The number of medical mistakes in Japan seems to have increased recently, and the details are astonishing. For example, a nurse gave a patient a transfusion incorrectly. Another nurse provided the wrong medical drops to a patient. Both patients died. Many physicians also make mistakes, such as a wrong diagnosis or a judgment error during surgery. In Japan, though, there are no systems to crack down on medical malpractice. Doctors and nurses who have caused medical accidents don't have to quit their jobs afterward.

In America, medical doctors must take exams every few years after getting a license to practice, and authorities seem stricter with people who make medical mistakes. We should be able to undergo treatment without feeling uneasy. The Japanese government should be tougher on medical malpractice and the requirements for getting and keeping a doctor's license.

RK
Kuwana, Mie

 

Nation's medical embarrassment (9/5, 2005)

RK is absolutely correct in her Aug. 25 letter about the need for Japanese authorities to "get tougher on malpractice," but the Health Ministry, the Japan Medical Association, the medical insurance society (Kenporen) and the Japan Hospital Association have not stated any intention to change.

As long as physicians are licensed for life, are not required to undergo continuing medical education, are not credentialed (qualifications and past performance verified), and are not privileged (limited to demonstrated competency) in the facilities where they work, and as long as facilities are not evaluated by an independent third-party accrediting entity, a prescription for trouble remains.

There is no national practitioners' database, no formal physician performance-evaluation system in most hospitals, no funding for research into medical errors and no law requiring physicians to disclose the contents of a patient's medical record. There is no mechanism to record complaints against healthcare providers at the prefectural or national level, and no data on the extent of medical errors in Japan.

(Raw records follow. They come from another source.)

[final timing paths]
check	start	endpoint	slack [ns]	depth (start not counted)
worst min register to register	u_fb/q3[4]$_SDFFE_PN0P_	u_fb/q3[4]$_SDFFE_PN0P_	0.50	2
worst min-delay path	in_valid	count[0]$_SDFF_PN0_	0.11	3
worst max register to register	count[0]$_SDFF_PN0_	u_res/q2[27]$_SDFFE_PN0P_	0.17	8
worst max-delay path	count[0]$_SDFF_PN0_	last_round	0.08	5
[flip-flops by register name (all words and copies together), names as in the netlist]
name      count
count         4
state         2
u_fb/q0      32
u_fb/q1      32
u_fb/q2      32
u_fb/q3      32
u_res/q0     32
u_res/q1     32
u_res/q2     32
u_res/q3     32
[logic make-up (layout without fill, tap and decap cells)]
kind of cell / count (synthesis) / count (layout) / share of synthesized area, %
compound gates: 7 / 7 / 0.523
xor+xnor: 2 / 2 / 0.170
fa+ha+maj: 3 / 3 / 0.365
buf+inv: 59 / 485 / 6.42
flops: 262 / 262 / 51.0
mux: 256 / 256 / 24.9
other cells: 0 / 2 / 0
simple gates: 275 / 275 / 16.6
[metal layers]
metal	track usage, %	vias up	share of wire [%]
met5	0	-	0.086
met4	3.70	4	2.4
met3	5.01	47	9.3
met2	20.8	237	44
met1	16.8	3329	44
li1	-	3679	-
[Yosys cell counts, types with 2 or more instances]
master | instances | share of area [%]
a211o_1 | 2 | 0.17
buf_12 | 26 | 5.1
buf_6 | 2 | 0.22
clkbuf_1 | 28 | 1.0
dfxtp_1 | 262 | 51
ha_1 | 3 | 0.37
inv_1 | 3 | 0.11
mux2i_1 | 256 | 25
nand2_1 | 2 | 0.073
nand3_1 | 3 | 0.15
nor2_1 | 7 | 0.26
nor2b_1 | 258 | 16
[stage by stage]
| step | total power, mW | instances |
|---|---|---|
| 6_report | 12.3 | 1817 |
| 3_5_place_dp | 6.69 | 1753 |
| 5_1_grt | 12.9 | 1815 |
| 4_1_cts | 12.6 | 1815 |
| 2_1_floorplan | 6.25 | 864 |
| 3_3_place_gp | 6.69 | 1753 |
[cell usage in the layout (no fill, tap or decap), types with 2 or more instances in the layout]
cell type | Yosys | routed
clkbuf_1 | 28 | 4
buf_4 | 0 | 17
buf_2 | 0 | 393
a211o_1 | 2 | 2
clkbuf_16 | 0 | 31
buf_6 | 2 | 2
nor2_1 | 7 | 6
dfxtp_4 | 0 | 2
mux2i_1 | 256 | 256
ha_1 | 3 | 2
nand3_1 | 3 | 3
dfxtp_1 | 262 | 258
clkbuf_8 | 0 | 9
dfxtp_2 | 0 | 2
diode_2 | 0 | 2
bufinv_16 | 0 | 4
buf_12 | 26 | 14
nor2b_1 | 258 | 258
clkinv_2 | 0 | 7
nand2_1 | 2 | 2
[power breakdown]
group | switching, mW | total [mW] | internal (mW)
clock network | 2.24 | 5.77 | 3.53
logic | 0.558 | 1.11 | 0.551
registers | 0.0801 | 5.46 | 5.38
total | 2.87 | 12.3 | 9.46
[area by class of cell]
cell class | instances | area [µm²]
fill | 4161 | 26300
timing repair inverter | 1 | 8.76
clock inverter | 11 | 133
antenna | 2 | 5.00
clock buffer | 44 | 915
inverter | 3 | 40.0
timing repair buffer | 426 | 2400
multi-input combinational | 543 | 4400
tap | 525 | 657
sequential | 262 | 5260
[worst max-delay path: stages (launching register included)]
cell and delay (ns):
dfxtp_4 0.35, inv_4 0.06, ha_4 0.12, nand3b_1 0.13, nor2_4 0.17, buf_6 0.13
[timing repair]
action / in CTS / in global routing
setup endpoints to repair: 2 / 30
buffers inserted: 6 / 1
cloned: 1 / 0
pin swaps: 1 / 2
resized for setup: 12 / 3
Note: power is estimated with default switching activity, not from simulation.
$ cat src/rtl/mult8_pkg.sv
// Shared definitions for the sequential 8x8 shift-and-add multiplier.
//   OP_W   : operand width, fixed by the ripple-carry adder
//   PROD_W : product width
//   CNT_W  : iteration counter width (counts OP_W iterations)
//   mult_state_t : controller states
package mult8_pkg;

  localparam int OP_W   = 8;
  localparam int PROD_W = 16;
  localparam int CNT_W  = 3;

  typedef enum logic [1:0] {
    IDLE = 2'd0,
    CALC = 2'd1,
    DONE = 2'd2
  } mult_state_t;

  // Counter value at which the final iteration is performed.
  localparam logic [CNT_W-1:0] LAST_CNT = CNT_W'(OP_W - 1);

endpackage

$ cat src/rtl/shift_add_mult8_rca8.sv
// 8-bit ripple-carry adder: a chain of full adders, carry rippling from
// bit 0 to bit 7.
//   a, b : addends
//   cin  : carry into bit 0
//   sum  : low 8 bits of a + b + cin
//   cout : carry out of bit 7
module rca8
  import mult8_pkg::*;
(
  input  logic [OP_W-1:0] a,
  input  logic [OP_W-1:0] b,
  input  logic            cin,
  output logic [OP_W-1:0] sum,
  output logic            cout
);

  logic [OP_W:0] c;

  assign c[0] = cin;

  for (genvar i = 0; i < OP_W; i++) begin : g_fa
    assign sum[i]  = a[i] ^ b[i] ^ c[i];
    assign c[i+1]  = (a[i] & b[i]) | (c[i] & (a[i] ^ b[i]));
  end

  assign cout = c[OP_W];

endmodule
<file path="config.mk">
export PLATFORM = sky130hd
export DESIGN_NAME = cp0
export DESIGN_NICKNAME = d
export VERILOG_FILES = /design/src/rtl/cp0_pkg.sv /design/src/rtl/cp0.sv
export SDC_FILE = /design/constraint.sdc
export NUM_CORES = 1
export LEC_CHECK = 0
export BUFFER_PORTS_ARGS = -buffer_cell sky130_fd_sc_hd__buf_2
export CORE_MARGIN = 4
export CORE_UTILIZATION = 53
export DETAILED_ROUTE_END_ITERATION = 16
export HOLD_SLACK_MARGIN = 0.06
export PLACE_DENSITY = 0.83
export SKIP_CTS_REPAIR_TIMING = 1
export SLEW_MARGIN = 0
export SYNTH_ARGS = -nofsm -noshare
export SYNTH_HDL_FRONTEND = slang
export SYNTH_SLANG_ARGS = --single-unit
</file>
<file path="constraint.sdc">
create_clock -name clk -period 3.76 [get_ports clk]
set_input_delay 0.188 -clock clk [delete_from_list [all_inputs] [get_ports clk]]
set_output_delay 0.188 -clock clk [all_outputs]
set_load 0.01 [all_outputs]
</file>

Healthcare reform is resisted, and no real attempts to make it accountable, responsible and transparent have emerged. As a hospital employee in Japan, I view all this as a national embarrassment, yet the public remains rather passive.

NAME WITHHELD
Kamogawa, Chiba

 

Editor's note: David McNeill completed his PhD on the Japanese information society at Napier University, Edinburgh in 1998. He went on to teach at universities in Ireland, England and China before taking up his current position with Sophia University in Tokyo. I'd like to thank to Dr. McNeill for his kind permission to republish the above article here in Japan Perspectives.